== To do ==
Please copy out every line in the records below that includes the word "wirelength".

== Data to examine ==
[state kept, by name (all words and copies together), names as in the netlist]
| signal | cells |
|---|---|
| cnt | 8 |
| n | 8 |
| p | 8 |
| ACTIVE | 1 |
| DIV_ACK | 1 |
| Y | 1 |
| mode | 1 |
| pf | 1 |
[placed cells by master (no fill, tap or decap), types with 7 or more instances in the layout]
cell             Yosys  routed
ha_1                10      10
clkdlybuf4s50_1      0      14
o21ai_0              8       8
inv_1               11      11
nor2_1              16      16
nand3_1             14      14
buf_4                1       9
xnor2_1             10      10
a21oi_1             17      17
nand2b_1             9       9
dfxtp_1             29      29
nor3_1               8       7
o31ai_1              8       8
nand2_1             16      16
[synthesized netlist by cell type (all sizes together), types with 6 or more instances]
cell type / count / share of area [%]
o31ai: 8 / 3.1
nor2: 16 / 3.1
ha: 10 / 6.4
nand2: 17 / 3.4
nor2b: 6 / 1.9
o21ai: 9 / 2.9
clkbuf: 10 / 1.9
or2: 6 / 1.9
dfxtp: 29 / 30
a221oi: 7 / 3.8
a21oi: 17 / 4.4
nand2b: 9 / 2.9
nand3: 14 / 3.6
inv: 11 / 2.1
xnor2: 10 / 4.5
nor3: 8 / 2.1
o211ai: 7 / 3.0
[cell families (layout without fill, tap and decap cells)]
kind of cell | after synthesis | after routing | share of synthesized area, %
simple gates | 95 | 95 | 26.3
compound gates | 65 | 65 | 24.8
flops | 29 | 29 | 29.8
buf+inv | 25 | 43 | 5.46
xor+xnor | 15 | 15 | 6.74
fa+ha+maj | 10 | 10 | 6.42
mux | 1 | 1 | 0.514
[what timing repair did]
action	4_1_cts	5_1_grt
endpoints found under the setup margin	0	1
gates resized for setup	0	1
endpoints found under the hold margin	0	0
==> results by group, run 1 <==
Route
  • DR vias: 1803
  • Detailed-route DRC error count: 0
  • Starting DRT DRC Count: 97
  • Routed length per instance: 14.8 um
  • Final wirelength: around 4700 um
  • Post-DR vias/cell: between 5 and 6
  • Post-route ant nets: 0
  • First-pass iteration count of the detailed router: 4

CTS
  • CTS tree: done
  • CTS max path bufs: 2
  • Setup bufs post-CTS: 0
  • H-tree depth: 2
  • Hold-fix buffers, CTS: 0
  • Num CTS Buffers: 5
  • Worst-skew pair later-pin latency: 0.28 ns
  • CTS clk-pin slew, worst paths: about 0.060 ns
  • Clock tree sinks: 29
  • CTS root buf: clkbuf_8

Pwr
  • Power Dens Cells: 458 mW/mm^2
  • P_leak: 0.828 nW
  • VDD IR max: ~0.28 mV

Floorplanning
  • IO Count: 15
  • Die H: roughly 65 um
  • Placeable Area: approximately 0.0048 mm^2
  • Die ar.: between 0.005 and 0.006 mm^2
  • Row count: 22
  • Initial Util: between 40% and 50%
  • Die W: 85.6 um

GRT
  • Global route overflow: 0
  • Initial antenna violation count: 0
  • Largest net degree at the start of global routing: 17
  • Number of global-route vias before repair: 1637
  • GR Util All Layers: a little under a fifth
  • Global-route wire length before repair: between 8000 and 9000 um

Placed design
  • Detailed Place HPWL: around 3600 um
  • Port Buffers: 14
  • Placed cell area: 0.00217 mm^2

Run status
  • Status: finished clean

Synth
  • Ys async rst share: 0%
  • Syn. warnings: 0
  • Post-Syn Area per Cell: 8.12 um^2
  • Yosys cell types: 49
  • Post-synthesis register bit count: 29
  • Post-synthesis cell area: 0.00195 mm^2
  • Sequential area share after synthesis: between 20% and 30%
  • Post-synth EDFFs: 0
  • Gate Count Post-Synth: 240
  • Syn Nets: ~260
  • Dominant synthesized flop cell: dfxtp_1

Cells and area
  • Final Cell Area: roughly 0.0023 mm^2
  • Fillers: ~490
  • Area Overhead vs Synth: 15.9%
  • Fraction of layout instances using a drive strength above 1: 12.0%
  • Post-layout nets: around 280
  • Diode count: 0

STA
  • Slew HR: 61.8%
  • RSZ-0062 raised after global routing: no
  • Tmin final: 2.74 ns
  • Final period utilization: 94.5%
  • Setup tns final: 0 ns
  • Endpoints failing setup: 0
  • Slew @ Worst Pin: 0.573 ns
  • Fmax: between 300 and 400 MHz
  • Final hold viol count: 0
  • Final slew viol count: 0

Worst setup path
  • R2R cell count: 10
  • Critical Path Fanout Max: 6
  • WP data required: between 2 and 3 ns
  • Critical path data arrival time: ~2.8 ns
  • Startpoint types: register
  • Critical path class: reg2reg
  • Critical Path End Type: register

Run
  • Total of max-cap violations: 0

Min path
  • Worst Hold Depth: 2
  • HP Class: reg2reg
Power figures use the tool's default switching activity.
[config.mk]
export PLATFORM = sky130hd
export DESIGN_NAME = axi_fft_master
export DESIGN_NICKNAME = d
export VERILOG_FILES = /design/src/rtl/fft_axi_pkg.sv /design/src/rtl/axi_fft_master.sv
export SDC_FILE = /design/constraint.sdc
export NUM_CORES = 1
export LEC_CHECK = 0
export CORE_MARGIN = 2
export CORE_UTILIZATION = 38
export CTS_CLUSTER_DIAMETER = 40
export DETAILED_ROUTE_END_ITERATION = 12
export GPL_ROUTABILITY_DRIVEN = 0
export PLACE_DENSITY = 0.87
export SETUP_SLACK_MARGIN = 0.05
export SLEW_MARGIN = 20
export SYNTH_ARGS = -nofsm -noshare
export SYNTH_HDL_FRONTEND = slang
export SYNTH_SLANG_ARGS = --single-unit
[constraint.sdc]
create_clock -name i_clk -period 3.8 [get_ports i_clk]
set_input_delay 0.38 -clock i_clk [delete_from_list [all_inputs] [get_ports i_clk]]
set_output_delay 0.38 -clock i_clk [all_outputs]
set_load 0.05 [all_outputs]
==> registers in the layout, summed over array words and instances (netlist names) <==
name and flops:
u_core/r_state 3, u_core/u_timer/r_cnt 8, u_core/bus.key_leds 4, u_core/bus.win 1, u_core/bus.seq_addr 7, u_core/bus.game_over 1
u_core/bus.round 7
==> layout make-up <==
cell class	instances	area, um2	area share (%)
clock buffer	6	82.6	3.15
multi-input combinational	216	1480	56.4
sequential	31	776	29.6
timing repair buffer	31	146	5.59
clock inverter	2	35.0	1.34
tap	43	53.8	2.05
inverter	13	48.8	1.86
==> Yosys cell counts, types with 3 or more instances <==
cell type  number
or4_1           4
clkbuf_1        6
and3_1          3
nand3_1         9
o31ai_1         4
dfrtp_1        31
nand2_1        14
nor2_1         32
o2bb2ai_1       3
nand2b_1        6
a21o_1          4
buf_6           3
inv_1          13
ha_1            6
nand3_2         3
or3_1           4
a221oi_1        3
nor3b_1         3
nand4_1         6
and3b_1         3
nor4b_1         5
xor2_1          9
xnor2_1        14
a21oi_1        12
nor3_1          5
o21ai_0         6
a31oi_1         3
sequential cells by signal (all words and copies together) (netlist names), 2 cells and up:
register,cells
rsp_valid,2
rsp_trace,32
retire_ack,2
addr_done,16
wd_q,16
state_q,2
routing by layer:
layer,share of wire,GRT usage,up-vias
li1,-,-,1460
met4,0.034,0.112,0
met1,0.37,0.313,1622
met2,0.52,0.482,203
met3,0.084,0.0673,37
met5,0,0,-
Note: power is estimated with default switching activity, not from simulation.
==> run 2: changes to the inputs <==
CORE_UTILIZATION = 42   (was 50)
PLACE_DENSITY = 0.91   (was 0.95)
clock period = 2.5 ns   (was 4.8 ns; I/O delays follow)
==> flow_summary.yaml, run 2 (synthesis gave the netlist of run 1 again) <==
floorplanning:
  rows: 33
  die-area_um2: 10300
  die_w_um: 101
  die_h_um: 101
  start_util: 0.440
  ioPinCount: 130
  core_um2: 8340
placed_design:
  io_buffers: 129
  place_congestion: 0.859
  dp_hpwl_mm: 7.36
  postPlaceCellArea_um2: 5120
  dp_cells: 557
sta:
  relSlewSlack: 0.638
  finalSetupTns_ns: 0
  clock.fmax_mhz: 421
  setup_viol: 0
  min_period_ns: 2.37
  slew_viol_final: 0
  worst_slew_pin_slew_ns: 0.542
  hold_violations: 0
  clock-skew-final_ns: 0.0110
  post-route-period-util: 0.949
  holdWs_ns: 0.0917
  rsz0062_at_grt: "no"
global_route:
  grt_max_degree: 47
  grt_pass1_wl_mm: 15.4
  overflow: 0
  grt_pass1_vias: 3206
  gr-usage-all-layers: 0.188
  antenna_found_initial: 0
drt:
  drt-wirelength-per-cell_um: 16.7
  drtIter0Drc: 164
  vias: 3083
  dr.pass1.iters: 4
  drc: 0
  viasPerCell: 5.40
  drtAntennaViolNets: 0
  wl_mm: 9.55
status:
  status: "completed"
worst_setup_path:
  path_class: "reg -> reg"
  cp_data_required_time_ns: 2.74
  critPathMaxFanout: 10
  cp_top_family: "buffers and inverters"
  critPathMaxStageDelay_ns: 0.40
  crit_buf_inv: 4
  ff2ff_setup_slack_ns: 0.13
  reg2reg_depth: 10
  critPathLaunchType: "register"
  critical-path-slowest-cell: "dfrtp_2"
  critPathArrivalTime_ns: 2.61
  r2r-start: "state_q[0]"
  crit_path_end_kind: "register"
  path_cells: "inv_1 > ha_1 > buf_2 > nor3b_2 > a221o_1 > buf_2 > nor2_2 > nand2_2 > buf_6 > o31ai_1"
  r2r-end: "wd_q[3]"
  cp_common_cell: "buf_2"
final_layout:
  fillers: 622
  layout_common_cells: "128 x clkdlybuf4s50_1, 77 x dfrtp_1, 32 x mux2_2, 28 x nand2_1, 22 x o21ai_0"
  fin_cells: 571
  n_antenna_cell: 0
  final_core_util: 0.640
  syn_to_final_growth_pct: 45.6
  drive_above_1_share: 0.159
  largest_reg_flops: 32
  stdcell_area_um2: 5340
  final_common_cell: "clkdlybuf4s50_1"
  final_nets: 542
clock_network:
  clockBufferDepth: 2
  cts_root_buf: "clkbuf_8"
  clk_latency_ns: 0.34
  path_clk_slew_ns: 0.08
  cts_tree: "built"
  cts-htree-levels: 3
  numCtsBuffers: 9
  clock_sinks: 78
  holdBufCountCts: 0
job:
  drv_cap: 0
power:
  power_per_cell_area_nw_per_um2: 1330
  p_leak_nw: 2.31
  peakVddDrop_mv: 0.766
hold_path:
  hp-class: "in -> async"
--- config.mk ---
export PLATFORM = sky130hd
export DESIGN_NAME = uart8_receiver
export DESIGN_NICKNAME = d
export VERILOG_FILES = /design/src/rtl/uart8_receiver_pkg.sv /design/src/rtl/uart_rx_sync.sv /design/src/rtl/uart8_receiver.sv
export SDC_FILE = /design/constraint.sdc
export NUM_CORES = 1
export LEC_CHECK = 0
export CORE_MARGIN = 3
export CORE_UTILIZATION = 30
export DETAILED_ROUTE_END_ITERATION = 10
export GPL_TIMING_DRIVEN = 0
export SLEW_MARGIN = 20
export SYNTH_ARGS = -nofsm -noshare
export SYNTH_HDL_FRONTEND = slang
export SYNTH_SLANG_ARGS = --single-unit
--- constraint.sdc ---
create_clock -name clk -period 4.53 [get_ports clk]
set_input_delay 0.906 -clock clk [delete_from_list [all_inputs] [get_ports clk]]
set_output_delay 0.906 -clock clk [all_outputs]
set_load 0.01 [all_outputs]
--- src/rtl/uart8_receiver_pkg.sv ---
// Shared UART definitions: frame state encoding, data width and default oversampling.
// The transmitter uses the same state encoding.
package uart8_receiver_pkg;

    localparam int unsigned DataWidth         = 8;
    localparam int unsigned DefaultOversample = 16;

    typedef enum logic [2:0] {
        StIdle      = 3'd0,
        StStartBit  = 3'd1,
        StDataBits  = 3'd2,
        StStopBit   = 3'd3,
        StParityBit = 3'd4
    } uart_state_e;

    // Even-parity bit that makes the total number of ones (data + parity) even.
    function automatic logic even_parity(input logic [DataWidth-1:0] data);
        return ^data;
    endfunction

endpackage

--- src/rtl/uart_rx_sync.sv ---
// Multi-flop synchronizer for the asynchronous rx line plus falling-edge detector.
// All flops reset to 1, which is the idle line level.
module uart_rx_sync #(
    parameter int unsigned SYNC_STAGES = 2
) (
    input  logic clk,
    input  logic rst_n,
    input  logic in,
    output logic rx_s,
    output logic fall
);

    logic [SYNC_STAGES-1:0] sync_q;
    logic                   rx_q;

    always_ff @(posedge clk or negedge rst_n) begin
        if (!rst_n) begin
            sync_q <= '1;
            rx_q   <= 1'b1;
        end else begin
            sync_q <= {sync_q[SYNC_STAGES-2:0], in};
            rx_q   <= sync_q[SYNC_STAGES-1];
        end
    end

    assign rx_s = sync_q[SYNC_STAGES-1];
    assign fall = rx_q & ~rx_s;

endmodule

--- src/rtl/uart8_receiver.sv ---
// 8N1 UART receiver with midpoint sampling on an OVERSAMPLE x baud clock.
// Define UART_RX_PARITY_EN to expect an even-parity bit between bit 7 and the stop bit.
module uart8_receiver
    import uart8_receiver_pkg::*;
#(
    parameter int unsigned OVERSAMPLE  = DefaultOversample,
    parameter int unsigned SYNC_STAGES = 2
) (
    input  logic                 clk,
    input  logic                 rst_n,
    input  logic                 en,
    input  logic                 in,
    output logic [DataWidth-1:0] out,
    output logic                 done,
    output logic                 busy,
    output logic                 err
);

    localparam int unsigned CntW = $clog2(OVERSAMPLE);
    localparam logic [CntW-1:0] HalfLast = CntW'(OVERSAMPLE / 2 - 1);
    localparam logic [CntW-1:0] BitLast  = CntW'(OVERSAMPLE - 1);

    uart_state_e          state_q;
    logic [CntW-1:0]      cnt_q;
    logic [2:0]           bit_idx_q;
    logic [DataWidth-1:0] shift_q;
    logic                 rx_s;
    logic                 fall;
    logic                 stop_ok;

    uart_rx_sync #(
        .SYNC_STAGES (SYNC_STAGES)
    ) u_sync (
        .clk   (clk),
        .rst_n (rst_n),
        .in    (in),
        .rx_s  (rx_s),
        .fall  (fall)
    );

`ifdef UART_RX_PARITY_EN
    logic parity_err_q;
    assign stop_ok = rx_s & ~parity_err_q;
`else
    assign stop_ok = rx_s;
`endif

    always_ff @(posedge clk or negedge rst_n) begin
        if (!rst_n) begin
            state_q      <= StIdle;
            cnt_q        <= '0;
            bit_idx_q    <= '0;
            shift_q      <= '0;
            out          <= '0;
            done         <= 1'b0;
            busy         <= 1'b0;
            err          <= 1'b0;
`ifdef UART_RX_PARITY_EN
            parity_err_q <= 1'b0;
`endif
        end else begin
            done <= 1'b0;
            err  <= 1'b0;
            case (state_q)
                StIdle: begin
                    cnt_q     <= '0;
                    bit_idx_q <= '0;
                    busy      <= 1'b0;
`ifdef UART_RX_PARITY_EN
                    parity_err_q <= 1'b0;
`endif
                    // A line that is already low never shows a falling edge, so a break
                    // or the tail of a bad stop bit cannot start a frame.
                    if (en && fall) begin
                        state_q <= StStartBit;
                        busy    <= 1'b1;
                    end
                end
                StStartBit: begin
                    if (cnt_q == HalfLast) begin
                        cnt_q   <= '0;
                        state_q <= rx_s ? StIdle : StDataBits;
                    end else begin
                        cnt_q <= cnt_q + 1'b1;
                    end
                end
                StDataBits: begin
                    if (cnt_q == BitLast) begin
                        cnt_q     <= '0;
                        shift_q   <= {rx_s, shift_q[DataWidth-1:1]};
                        bit_idx_q <= bit_idx_q + 3'd1;
                        if (bit_idx_q == 3'd7) begin
`ifdef UART_RX_PARITY_EN
                            state_q <= StParityBit;
`else
                            state_q <= StStopBit;
`endif
                        end
                    end else begin
                        cnt_q <= cnt_q + 1'b1;
                    end
                end
`ifdef UART_RX_PARITY_EN
                StParityBit: begin
                    if (cnt_q == BitLast) begin
                        cnt_q        <= '0;
                        parity_err_q <= (even_parity(shift_q) != rx_s);
                        state_q      <= StStopBit;
                    end else begin
                        cnt_q <= cnt_q + 1'b1;
                    end
                end
`endif
                StStopBit: begin
                    if (cnt_q == BitLast) begin
                        cnt_q   <= '0;
                        state_q <= StIdle;
                        if (stop_ok) begin
                            out  <= shift_q;
                            done <= 1'b1;
                        end else begin
                            err <= 1'b1;
                        end
                    end else begin
                        cnt_q <= cnt_q + 1'b1;
                    end
                end
                default: begin
                    state_q <= StIdle;
                    busy    <= 1'b0;
                end
            endcase
        end
    end

endmodule

Yosys cells after proc, flatten, opt, wreduce, memory -nomap -nowiden
Cells that the tools add are included.
{ "totals": {"regBits": 32, "inputBits": 4, "out_inout_bits": 11, "wordCells": 55} }
{ "classes": {"addsub": 2, "eq_ne": 11, "mux": 20, "n_bitwise": 2, "reduce_logical": 10} }
{ "op_table": {"columns": ["op", "count"], "rows": [
  ["3-bit two-way mux", 6],
  ["3-bit case mux with 4 select lines", 1],
  ["4-bit case mux with 3 select lines", 1],
  ["2-bit != test (second input constant)", 5],
  ["4-bit two-way mux", 2],
  ["1-bit two-way mux", 7],
  ["3-bit by 2-bit == test with 1-bit output (second input constant)", 2],
  ["3-bit case mux with 2 select lines", 1],
  ["5-bit AND reduction", 1],
  ["4-bit by 1-bit adder with 4-bit output (second input constant)", 1],
  ["4-bit by 3-bit == test with 1-bit output (second input constant)", 1],
  ["4-bit == test (second input constant)", 1],
  ["2-bit AND reduction", 2],
  ["3-bit by 1-bit adder with 3-bit output (second input constant)", 1],
  ["3-bit by 1-bit == test with 1-bit output (second input constant)", 1],
  ["3-bit == test (second input constant)", 1],
  ["3-bit zero test", 1],
  ["3-bit AND reduction", 1],
  ["3-bit nonzero test", 1],
  ["3-bit OR reduction", 1],
  ["2-bit two-way mux", 1],
  ["1-bit case mux with 2 select lines", 1],
  ["2-bit nonzero test", 1],
  ["2-bit OR reduction", 1],
  ["other kinds (3)", 3]
]} }

Longest topological paths before layout
{ "logic_depth": {"ltp_word": 5, "ltp_mapped": 5, "ltp_nobuf": 5} }

Hierarchy
Synthesis repeated with hierarchy kept, for this count alone.
{ "unflattened": {"hier_cells": 93, "hier_area_um2": 1318.8} }
{ "modules_own_cells": {"columns": ["module", "n_inst", "cells_each", "area_per_inst_um2", "seq_area_each_um2"], "rows": [
  ["uart8_receiver", 1, 89, 1226.2, 700.7],
  ["uart_rx_sync", 1, 4, 92.6, 78.8]
]} }

Worst setup path after synthesis
Ideal clock, no wire load.
{ "synth_timing": {"kind": "flip-flop to flip-flop", "start": "register cnt_q[0]", "end": "register bit_idx_q[0]", "setup_time_ps": 121, "arrival_ps": 1368, "t_required_ps": 4409, "path_slack_ps": 3041, "stages_incl_launch_ff": 6, "n_path_buf": 1, "period_less_slack_ps": 1489, "cell_sequence": "dfrtp_1 -> ha_1 -> buf_6 -> and4b_4 -> mux2_2 -> a22o_1"} }
{ "synth_between": {"elab_chain_cells": 3} }
{ "synth_rtl": {"columns": ["element", "line_no", "text"], "rows": [
  ["start, declared", "uart8_receiver.sv:24", "logic [CntW-1:0] cnt_q;"],
  ["start signal, assigned", "uart8_receiver.sv:84", "cnt_q <= cnt_q + 1'b1;"],
  ["start signal, assigned", "uart8_receiver.sv:100", "cnt_q <= cnt_q + 1'b1;"],
  ["start signal, assigned", "uart8_receiver.sv:125", "cnt_q <= cnt_q + 1'b1;"],
  ["4-bit == test", "uart8_receiver.sv:88", "if (cnt_q == BitLast) begin"],
  ["2-bit != test (no source line)", null, null],
  ["2-bit AND reduction (no source line)", null, null],
  ["end signal, assigned", "uart8_receiver.sv:91", "bit_idx_q <= bit_idx_q + 3'd1;"],
  ["end, declared", "uart8_receiver.sv:25", "logic [2:0] bit_idx_q;"]
]} }
Every way passes these cells.
A chain may end at the register's enable or synchronous reset.

Final worst setup path
{ "layout_timing": {"start": "register out[4]", "end": "output out[4]"} }
{ "layout_rtl": {"columns": ["element", "line_no", "text"], "rows": [
  ["start, declared", "uart8_receiver.sv:13", "output logic [DataWidth-1:0] out,"],
  ["start signal, assigned", "uart8_receiver.sv:119", "out <= shift_q;"]
]} }
No word-level cell between the ends.

==> flow_metrics.env <==
export IMPL_status="completed"
export IMPL_end_kind="output port"
export IMPL_synth_top_cell_area_share=0.510
export IMPL_critPathMaxFanout=2
export IMPL_grt_util_all_layers=0.0998
export IMPL_cts_root_buf="clkbuf_8"
export IMPL_switching_share=0.293
export IMPL_cp_cell_sequence="clkdlybuf4s50_1"
export IMPL_ctsResizeCount=0
export IMPL_required_ns=3.62
export IMPL_rr_worst_depth=5
export IMPL_antenna_found_initial=0
export IMPL_holdPathStages=0
export IMPL_min_from="u_sync.sync_q[0]$_DFF_PN1_"
export IMPL_ctsHoldBuffers=0
export IMPL_startpoint_type="register"
export IMPL_hold_path_class="register to register"
export IMPL_p_leak_nw=0.809
export IMPL_maxCapViolCount=0
export IMPL_synth_area_leaders="dfrtp_1 (51%), mux2_4 (8.7%), dfstp_2 (5.7%)"
export IMPL_synth_area_um2=1380
export IMPL_grt_max_degree=32
export IMPL_r2r_end="out[2]$_DFFE_PN0P_"
export IMPL_hold_viol=0
export IMPL_grt_pass1_wl_um=4140
export IMPL_num_fill_cells=402
export IMPL_clock_sinks=31
export IMPL_min_period_ns=2.07
export IMPL_ant_nets=0
export IMPL_dp_cells=157
export IMPL_die_y_um=73.7
export IMPL_rows=23
export IMPL_cts_max_level=2
export IMPL_vdd_drop_max_uv=217
export IMPL_maxSlewViolCount=0
export IMPL_layout_drive_gt1_share=0.298
export IMPL_netlist_instances=93
export IMPL_r2r_start="cnt_q[0]$_DFFE_PN0P_"
export IMPL_gr_total_overflow=0
export IMPL_cts_buffer_depth=2
export IMPL_p_switching_w=0.000215
export IMPL_drt_wl_total_um=2260
export IMPL_fin_worst_skew_ns=0.00360
export IMPL_netlist_top_cell_by_area="dfrtp_1"
export IMPL_clockPowerShare=0.285
export IMPL_diodes=0
export IMPL_setup_slack_ns=2.46
export IMPL_via_per_inst=4.80
export IMPL_synth_cell_types=34
export IMPL_criticalPathCategory="register to output port"
export IMPL_portBuffers=14
export IMPL_rsz0062_at_grt="false"
export IMPL_powerDensity_nw_per_um2=441
export IMPL_start_util=0.327
export IMPL_cts_buffers=5
export IMPL_r2r_slack_ns=2.97
export IMPL_design_area_um2=1660
export IMPL_post_cts_buffers=0
export IMPL_wl_per_cell_um=13.8
export IMPL_combPwrFrac=0.268
export IMPL_grt_pass1_vias=895
export IMPL_placed_cell_area_um2=1570
export IMPL_cp_num_buf_inv=1
export IMPL_ys_seq_elements=31
export IMPL_max_stage_delay_ns=0.54
export IMPL_detailedPlace_worstSlack_ns=2.64
export IMPL_critPathArrivalTime_ns=1.16
export IMPL_dieArea_um2=5430
export IMPL_clkTransAtPathRegs_ns=0.06
export IMPL_place_gp_congestion=0.733
export IMPL_max_freq_mhz=483
export IMPL_post_route_period_util=0.457
export IMPL_synth_flop_cell="dfrtp_1"
export IMPL_final_cells=164
export IMPL_dieWidth_um=73.7
export IMPL_synth_edff_count=0
export IMPL_relSlewSlack=0.545
export IMPL_drt_initial_drc_count=36
export IMPL_seq_power_share=0.447
export IMPL_hold_ws_ns=0.355
export IMPL_worst_pin_slew_ns=0.683
export IMPL_hpwl_um=1630
export IMPL_drc=0
export IMPL_syn_to_final_growth_pct=20.7
export IMPL_final_net_count=121
export IMPL_seq_area_frac_synth=0.567
export IMPL_final_setup_tns_ns=0
export IMPL_first_pass_iters=4
export IMPL_setup_viol=0
export IMPL_cts_tree="built"
export IMPL_synth_area_per_cell_um2=14.8
export IMPL_yosys_warnings=0
export IMPL_core_area_um2=4200
export IMPL_ios=15
export IMPL_clock_latency_ns=0.27
export IMPL_p_int_w=0.000518
export IMPL_num_vias=788
export IMPL_synth_fp_nets=100
export IMPL_postSynth_asyncResetShare=1.00
export IMPL_slowest_stage="clkdlybuf4s50_1"
export IMPL_hold_end="u_sync.sync_q[1]$_DFF_PN1_"
export IMPL_cp_top_family="buffers and inverters"
==> area by class of cell <==
type | instances | area (um2) | share of cell area
inverter | 2 | 7.51 | 0.00452
buffer | 6 | 50.0 | 0.0301
sequential | 31 | 779 | 0.469
multi-input combinational | 54 | 538 | 0.324
clock buffer | 6 | 82.6 | 0.0497
clock inverter | 1 | 5.00 | 0.00301
tap | 50 | 62.6 | 0.0377
timing repair buffer | 14 | 135 | 0.0814
==> stage by stage <==
| stage | util | power [W] |
|---|---|---|
| after floorplan | - | 0.000488 |
| after global placement | 0.376 | 0.000523 |
| after detailed placement | 0.374 | 0.000530 |
| after CTS | 0.395 | 0.000744 |
| after global routing | 0.395 | 0.000786 |
| final | 0.395 | 0.000733 |
==> synth_stat cells, types with 2 or more instances <==
master and instances:
nand2_1 4, a22o_1 5, inv_1 2, mux2_2 2, a21oi_1 2, ha_1 3, nor2_1 3, dfrtp_1 28
buf_2 2, o22a_1 2, mux2_4 8, mux2_1 7, buf_4 2, dfstp_2 3
==> worst max path at each step <==
stage	from	endpoint	slack (ns)	cells after the start
CTS	out[5]$_DFFE_PN0P_	out[5]	2.45	1
detailed placement	en	state_q[0]$_DFFE_PN0P_	2.64	4
floorplan	cnt_q[0]$_DFFE_PN0P_	bit_idx_q[0]$_DFFE_PN0P_	3.04	5
finish	out[4]$_DFFE_PN0P_	out[4]	2.46	1
global placement	rst_n	bit_idx_q[2]$_DFFE_PN0P_	2.05	1
global route	out[5]$_DFFE_PN0P_	out[5]	2.40	1
==> cells by family (layout without fill, tap and decap cells) <==
group	Yosys count	after routing	synth area share
DFF	31	31	0.567
muxes	17	17	0.161
AOI/OAI and AO/OA	16	16	0.0946
and+or+nand+nor	16	16	0.0955
buffers and inverters	8	29	0.0419
adders and majority gates	3	3	0.0273
xor gates and xnor gates	2	2	0.0127
==> cell usage in the layout, fill, tap and decap left out, types with 3 or more instances in the layout <==
cell type,count
dfrtp_1,28
clkdlybuf4s50_1,13
mux2_4,8
clkbuf_8,7
mux2_1,7
a22o_1,5
nand2_1,4
buf_2,3
nor2_1,3
ha_1,3
dfstp_2,3
==> power by group through the flow <==
| stage | Clock, W | Combinational (W) | Sequential, W |
|---|---|---|---|
| 2_1_floorplan | 0 | 0.000159 | 0.000329 |
| 3_3_place_gp | 0 | 0.000193 | 0.000331 |
| 3_5_place_dp | 0 | 0.000198 | 0.000332 |
| 4_1_cts | 0.000218 | 0.000199 | 0.000327 |
| 5_1_grt | 0.000234 | 0.000222 | 0.000329 |
| 6_report | 0.000209 | 0.000196 | 0.000328 |
==> flip-flops by register name, summed over array words and instances (netlist names) <==
signal / flops
done: 1
state_q: 2
u_sync.rx_q: 1
cnt_q: 4
out: 8
err: 1
shift_q: 8
busy: 1
bit_idx_q: 3
u_sync.sync_q: 2
==> per-layer routing <==
metal  vias to the layer above  part of all wire  GRT usage
met5                         -                 0          0
met4                         0            0.0031     0.0302
met3                         2             0.045     0.0328
met2                        14              0.50      0.159
met1                       398              0.45      0.128
li1                        374                 -          -
Note: power is estimated with default switching activity, not from simulation.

== Output for this task ==
  • Final wirelength: around 4700 um
  drt-wirelength-per-cell_um: 16.7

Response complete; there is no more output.